(RECORD EXTRACTS)

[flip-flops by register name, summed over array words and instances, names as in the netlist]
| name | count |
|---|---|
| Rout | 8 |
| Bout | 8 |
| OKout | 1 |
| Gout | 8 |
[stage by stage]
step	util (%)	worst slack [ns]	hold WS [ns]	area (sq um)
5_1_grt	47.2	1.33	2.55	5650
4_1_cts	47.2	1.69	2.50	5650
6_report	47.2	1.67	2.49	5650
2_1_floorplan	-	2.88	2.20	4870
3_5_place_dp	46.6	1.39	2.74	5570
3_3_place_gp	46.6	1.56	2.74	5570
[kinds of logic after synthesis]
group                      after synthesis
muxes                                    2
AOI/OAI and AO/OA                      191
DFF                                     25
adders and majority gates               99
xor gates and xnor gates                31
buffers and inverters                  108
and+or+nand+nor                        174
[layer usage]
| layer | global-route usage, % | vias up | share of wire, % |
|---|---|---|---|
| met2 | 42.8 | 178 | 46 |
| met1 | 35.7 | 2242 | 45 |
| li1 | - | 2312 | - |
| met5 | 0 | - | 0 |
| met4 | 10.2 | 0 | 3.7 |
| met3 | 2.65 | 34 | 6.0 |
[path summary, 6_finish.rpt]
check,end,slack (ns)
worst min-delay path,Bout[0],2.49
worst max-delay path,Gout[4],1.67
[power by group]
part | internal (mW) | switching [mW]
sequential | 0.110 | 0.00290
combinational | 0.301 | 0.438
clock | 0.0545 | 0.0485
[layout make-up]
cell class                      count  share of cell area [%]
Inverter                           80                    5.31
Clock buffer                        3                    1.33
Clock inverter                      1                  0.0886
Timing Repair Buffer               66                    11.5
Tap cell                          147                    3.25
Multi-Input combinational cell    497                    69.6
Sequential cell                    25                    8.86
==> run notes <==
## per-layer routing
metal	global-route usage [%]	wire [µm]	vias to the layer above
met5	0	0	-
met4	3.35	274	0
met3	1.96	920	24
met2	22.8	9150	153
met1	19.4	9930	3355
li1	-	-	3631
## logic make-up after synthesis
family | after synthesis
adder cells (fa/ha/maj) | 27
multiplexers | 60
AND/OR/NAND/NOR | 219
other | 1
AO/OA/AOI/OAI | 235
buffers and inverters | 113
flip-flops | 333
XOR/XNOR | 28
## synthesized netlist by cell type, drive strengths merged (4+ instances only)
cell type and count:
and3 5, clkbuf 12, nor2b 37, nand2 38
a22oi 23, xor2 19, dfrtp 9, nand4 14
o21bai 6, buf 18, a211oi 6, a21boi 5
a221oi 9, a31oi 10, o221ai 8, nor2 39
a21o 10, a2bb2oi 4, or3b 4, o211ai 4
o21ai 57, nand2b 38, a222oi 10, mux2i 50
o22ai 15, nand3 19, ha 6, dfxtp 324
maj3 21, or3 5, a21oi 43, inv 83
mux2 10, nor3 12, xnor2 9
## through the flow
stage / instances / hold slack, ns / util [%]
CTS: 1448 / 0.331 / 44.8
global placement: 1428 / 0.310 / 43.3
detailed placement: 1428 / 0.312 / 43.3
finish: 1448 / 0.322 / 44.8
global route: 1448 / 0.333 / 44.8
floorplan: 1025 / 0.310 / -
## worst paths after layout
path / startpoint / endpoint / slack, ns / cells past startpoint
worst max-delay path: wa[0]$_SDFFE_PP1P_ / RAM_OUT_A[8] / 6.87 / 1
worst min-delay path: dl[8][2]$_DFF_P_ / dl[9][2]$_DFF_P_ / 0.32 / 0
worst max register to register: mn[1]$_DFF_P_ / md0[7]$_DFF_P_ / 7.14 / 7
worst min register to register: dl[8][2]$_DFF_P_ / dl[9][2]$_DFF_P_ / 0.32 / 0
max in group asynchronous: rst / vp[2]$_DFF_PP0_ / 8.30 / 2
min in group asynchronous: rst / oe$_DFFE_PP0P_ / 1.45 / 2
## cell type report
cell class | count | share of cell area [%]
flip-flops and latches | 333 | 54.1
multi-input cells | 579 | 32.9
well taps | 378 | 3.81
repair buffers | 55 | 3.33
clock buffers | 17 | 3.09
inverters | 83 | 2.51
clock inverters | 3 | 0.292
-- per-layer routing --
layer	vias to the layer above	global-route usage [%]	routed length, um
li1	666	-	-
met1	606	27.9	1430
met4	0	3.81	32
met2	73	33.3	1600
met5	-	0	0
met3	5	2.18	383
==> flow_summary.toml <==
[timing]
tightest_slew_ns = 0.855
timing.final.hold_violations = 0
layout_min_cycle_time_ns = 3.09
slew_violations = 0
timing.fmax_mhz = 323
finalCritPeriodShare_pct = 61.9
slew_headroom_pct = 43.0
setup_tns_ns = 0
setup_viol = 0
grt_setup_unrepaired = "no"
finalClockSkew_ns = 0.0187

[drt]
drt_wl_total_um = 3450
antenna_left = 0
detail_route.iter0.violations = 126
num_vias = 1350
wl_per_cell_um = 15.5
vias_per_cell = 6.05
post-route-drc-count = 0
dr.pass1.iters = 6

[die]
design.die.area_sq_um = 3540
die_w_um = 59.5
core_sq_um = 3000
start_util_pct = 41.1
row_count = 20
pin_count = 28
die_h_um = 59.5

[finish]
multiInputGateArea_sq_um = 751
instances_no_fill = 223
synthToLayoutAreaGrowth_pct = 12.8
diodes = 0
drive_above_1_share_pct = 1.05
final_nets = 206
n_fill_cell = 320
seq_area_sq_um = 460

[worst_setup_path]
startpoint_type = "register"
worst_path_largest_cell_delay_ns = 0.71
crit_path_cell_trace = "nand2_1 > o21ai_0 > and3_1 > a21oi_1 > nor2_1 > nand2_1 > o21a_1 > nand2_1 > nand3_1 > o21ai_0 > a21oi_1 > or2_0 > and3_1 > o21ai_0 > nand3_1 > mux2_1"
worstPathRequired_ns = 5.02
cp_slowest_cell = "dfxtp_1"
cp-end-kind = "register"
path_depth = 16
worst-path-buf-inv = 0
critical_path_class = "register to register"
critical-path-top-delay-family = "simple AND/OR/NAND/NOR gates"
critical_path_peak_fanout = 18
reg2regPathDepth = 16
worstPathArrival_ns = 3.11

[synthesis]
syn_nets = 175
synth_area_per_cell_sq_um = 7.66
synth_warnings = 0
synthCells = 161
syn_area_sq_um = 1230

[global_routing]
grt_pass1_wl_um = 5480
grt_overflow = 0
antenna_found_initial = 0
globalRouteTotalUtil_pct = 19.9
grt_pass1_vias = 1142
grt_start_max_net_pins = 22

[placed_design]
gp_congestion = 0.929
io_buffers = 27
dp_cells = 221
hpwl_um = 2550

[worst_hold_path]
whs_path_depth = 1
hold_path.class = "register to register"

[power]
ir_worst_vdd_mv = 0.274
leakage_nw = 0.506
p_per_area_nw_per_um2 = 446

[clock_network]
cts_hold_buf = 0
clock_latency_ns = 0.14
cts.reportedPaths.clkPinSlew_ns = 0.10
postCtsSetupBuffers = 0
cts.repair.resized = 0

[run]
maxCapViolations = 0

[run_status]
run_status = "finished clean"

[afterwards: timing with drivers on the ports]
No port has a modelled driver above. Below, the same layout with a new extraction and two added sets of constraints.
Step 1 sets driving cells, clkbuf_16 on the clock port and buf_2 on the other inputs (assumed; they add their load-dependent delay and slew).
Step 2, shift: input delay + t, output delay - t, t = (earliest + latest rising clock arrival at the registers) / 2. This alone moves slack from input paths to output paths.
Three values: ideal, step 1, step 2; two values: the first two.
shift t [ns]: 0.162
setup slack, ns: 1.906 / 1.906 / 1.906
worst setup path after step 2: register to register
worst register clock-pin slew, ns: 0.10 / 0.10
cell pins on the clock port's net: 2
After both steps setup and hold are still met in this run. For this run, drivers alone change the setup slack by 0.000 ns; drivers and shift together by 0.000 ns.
From an optimization exercise on the open Yosys and OpenROAD flow, aimed at small area and a short achievable clock period; shortcuts taken in it are not production practice.
Where RTL was checked, it was by simulation tests only, not by an equivalence proof against the original.
No activity file was given, so power comes from the tool's default toggle rates.

## zinc
## OV7670
module OV7670(
	input Reset,
	output reg [11:0]  PixelData,
	output [14:0] PAddress,
	output reg WPixel,
	input Pclock,
	input Href,
	input Vsync,
	input [7:0] Data,
	output reg [1:0] Promedio,
	output reg [1:0] Forma
);
	reg Href_prev, VSync_prev, Sync;
	reg [7:0] XPixel, YPixel;
	reg [10:0] PAhi;             
	reg [1:0] fcol;              
	reg fk;                      
	reg rgtg, ggtr;              
	reg [3:0] cM;                
	reg armW, armR, armG, armB;  
	reg fresh;                   
	reg [2:0] fd;                
	reg gRG, gGR, gRB, gBR, gGB, gBG;  
	assign PAddress = {PAhi, XPixel[3:0]};
	wire vs_rise = Vsync & ~VSync_prev;
	wire fall    = ~Vsync & ~Href & Href_prev;
	wire hi_byte = ~Vsync & Href & ~Sync;
	wire lo_byte = ~Vsync & Href & Sync;
	wire clr = Reset | vs_rise;
	wire [7:0] xp1, yp1;
	wire x_all1, y_all1;
	OV7670_inc #(8) ix(.q(XPixel), .en(1'b1), .y(xp1), .all1(x_all1));
	OV7670_inc #(8) iy(.q(YPixel), .en(1'b1), .y(yp1), .all1(y_all1));
	wire x_ge175 = XPixel[7] & (XPixel[6] | XPixel[5] & (XPixel[4] | (&XPixel[3:0])));
  ...
==> flow/config.mk <==
export PLATFORM = sky130hd
export DESIGN_NAME = OV7670
export DESIGN_NICKNAME = OV7670
export VERILOG_FILES = /design/flow/design.v
export SDC_FILE = /design/flow/constraint.sdc
export NUM_CORES = 4
export LEC_CHECK = 0
export CAP_MARGIN = 10
export CORE_MARGIN = 2
export CORE_UTILIZATION = 40
export CTS_BUF_LIST = sky130_fd_sc_hd__clkbuf_8
export SETUP_SLACK_MARGIN = 5
export SLEW_MARGIN = 10
==> flow/constraint.sdc <==
create_clock -name core_clock -period 8.0 [get_ports {Pclock}]
set_input_delay 1.6000 -clock core_clock [delete_from_list [all_inputs] [get_ports {Pclock}]]
set_output_delay 1.6000 -clock core_clock [all_outputs]
set_load 0.01 [all_outputs]
standard.sh (not shown) runs the stock make flow with config.mk's settings and CLKGATE_MAP_FILE= SYNTH_SCRIPT=/design/flow/synth_recipe.tcl, a recipe that flattens the netlist after the stock synthesis.
==> flow/flow/run.sh <==
#!/bin/bash
# The standard layout, except that:
#  - the combinational logic of the standard synthesis is mapped again by ABC
#    with an area-recovering script (registers, their names and cell types
#    are untouched);
#  - the input and output ports get plain buffers instead of the default
#    delay buffer.
set -euo pipefail
W=$PWD
R=$W/orfs/results/sky130hd/OV7670/base
LIB=/OpenROAD-flow-scripts/flow/platforms/sky130hd/lib/sky130_fd_sc_hd__tt_025C_1v80.lib
YOSYS=/OpenROAD-flow-scripts/tools/install/yosys/bin/yosys
BP='BUFFER_PORTS_ARGS=-buffer_cell sky130_fd_sc_hd__buf_2'
bash standard.sh "$BP" $R/1_2_yosys.v > standard_synth.log 2>&1
cp $R/1_2_yosys.v $W/synth_standard.v
# combinational cells of the library as logic, for the re-mapping
$YOSYS -q -p "read_liberty -ignore_miss_func $LIB; delete *df* *dl* *sdf* *edf* *probe* *lpflow* *conb*; write_verilog -noattr $W/cells_comb.v" > cells_comb.log 2>&1
cat > $W/reabc.ys <<EOY
read_liberty -lib $LIB
read_verilog $W/synth_standard.v
hierarchy -top OV7670
techmap -map $W/cells_comb.v
techmap
opt -fast
opt_clean
abc -script $W/flow/reabc.script -liberty $LIB -D 3000 -dont_use sky130_fd_sc_hd__probe_p_8 -dont_use sky130_fd_sc_hd__probec_p_8 -dont_use sky130_fd_sc_hd__lpflow_bleeder_1 -dont_use sky130_fd_sc_hd__lpflow_clkbufkapwr_1 -dont_use sky130_fd_sc_hd__lpflow_clkbufkapwr_16 -dont_use sky130_fd_sc_hd__lpflow_clkbufkapwr_2 -dont_use sky130_fd_sc_hd__lpflow_clkbufkapwr_4 -dont_use sky130_fd_sc_hd__lpflow_clkbufkapwr_8 -dont_use sky130_fd_sc_hd__lpflow_clkinvkapwr_1 -dont_use sky130_fd_sc_hd__lpflow_clkinvkapwr_16 -dont_use sky130_fd_sc_hd__lpflow_clkinvkapwr_2 -dont_use sky130_fd_sc_hd__lpflow_clkinvkapwr_4 -dont_use sky130_fd_sc_hd__lpflow_clkinvkapwr_8 -dont_use sky130_fd_sc_hd__lpflow_decapkapwr_12 -dont_use sky130_fd_sc_hd__lpflow_decapkapwr_3 -dont_use sky130_fd_sc_hd__lpflow_decapkapwr_4 -dont_use sky130_fd_sc_hd__lpflow_decapkapwr_6 -dont_use sky130_fd_sc_hd__lpflow_decapkapwr_8 -dont_use sky130_fd_sc_hd__lpflow_inputiso0n_1 -dont_use sky130_fd_sc_hd__lpflow_inputiso0p_1 -dont_use sky130_fd_sc_hd__lpflow_inputiso1n_1 -dont_use sky130_fd_sc_hd__lpflow_inputiso1p_1 -dont_use sky130_fd_sc_hd__lpflow_inputisolatch_1 -dont_use sky130_fd_sc_hd__lpflow_isobufsrc_1 -dont_use sky130_fd_sc_hd__lpflow_isobufsrc_16 -dont_use sky130_fd_sc_hd__lpflow_isobufsrc_2 -dont_use sky130_fd_sc_hd__lpflow_isobufsrc_4 -dont_use sky130_fd_sc_hd__lpflow_isobufsrc_8 -dont_use sky130_fd_sc_hd__lpflow_isobufsrckapwr_16 -dont_use sky130_fd_sc_hd__lpflow_lsbuf_lh_hl_isowell_tap_1 -dont_use sky130_fd_sc_hd__lpflow_lsbuf_lh_hl_isowell_tap_2 -dont_use sky130_fd_sc_hd__lpflow_lsbuf_lh_hl_isowell_tap_4 -dont_use sky130_fd_sc_hd__lpflow_lsbuf_lh_isowell_4 -dont_use sky130_fd_sc_hd__lpflow_lsbuf_lh_isowell_tap_1 -dont_use sky130_fd_sc_hd__lpflow_lsbuf_lh_isowell_tap_2 -dont_use sky130_fd_sc_hd__lpflow_lsbuf_lh_isowell_tap_4 
opt_clean -purge
hilomap -singleton -hicell sky130_fd_sc_hd__conb_1 HI -locell sky130_fd_sc_hd__conb_1 LO
insbuf -buf sky130_fd_sc_hd__buf_4 A X
splitnets
opt_clean -purge
stat -liberty $LIB
check -assert -mapped
write_verilog -noattr -nohex -nodec $R/1_2_yosys.v
EOY
$YOSYS -s $W/reabc.ys > reabc.log 2>&1
bash standard.sh "$BP" finish > standard_finish.log 2>&1
Other scripts of this flow, unchanged in this note and not shown: flow/flow/reabc.script
diff inputs: zinc => tundra
-- flow/flow/run.sh --
<<< zinc, line 6
>>> tundra, line 6
#  - timing repair aims at a setup slack of 5.15 ns;
<<< zinc, line 37
bash standard.sh "$BP" finish > standard_finish.log 2>&1
>>> tundra, line 38
bash standard.sh "$BP" SETUP_SLACK_MARGIN=5.15 finish > standard_finish.log 2>&1
-- flow/config.mk --
<<< zinc, line 11
export CTS_BUF_LIST = sky130_fd_sc_hd__clkbuf_8
>>> tundra, line 11
export CTS_BUF_LIST = sky130_fd_sc_hd__clkbuf_4 sky130_fd_sc_hd__clkbuf_8
tundra ends up with a clock skew that is 0.0057 ns lower than in zinc. Buffer count from post-CTS setup fixing | tundra above zinc. tundra vs zinc, non-clock inverter total of the final layout went up by about 2.8%. The share of cells above drive strength 1 in tundra was higher than what zinc gave. From zinc to tundra the numbers moved as follows: total routed wire length on the met1 layer increased 610 um, clock power share rose by 1.6 points, area of all placed cells without fillers went up about 4%, combinational power picked up an extra about 10%, clock latency on the worst-skew pair ~0 delta. Worst setup path startpoint = Vsync: zinc; worst setup path startpoint = Data[5]: tundra. Summary of tundra over zinc: sequential share of layout area decreased 1.4 points; post-route non-filler standard cell count increased 20.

(End RECORD EXTRACTS)

■ **WORK TO BE COMPLETED**
Go through the data above and find the lines with the word "usage". Copy each of those lines.

■ **RESULT**
[layer usage]
| layer | global-route usage, % | vias up | share of wire, % |
metal	global-route usage [%]	wire [µm]	vias to the layer above
layer	vias to the layer above	global-route usage [%]	routed length, um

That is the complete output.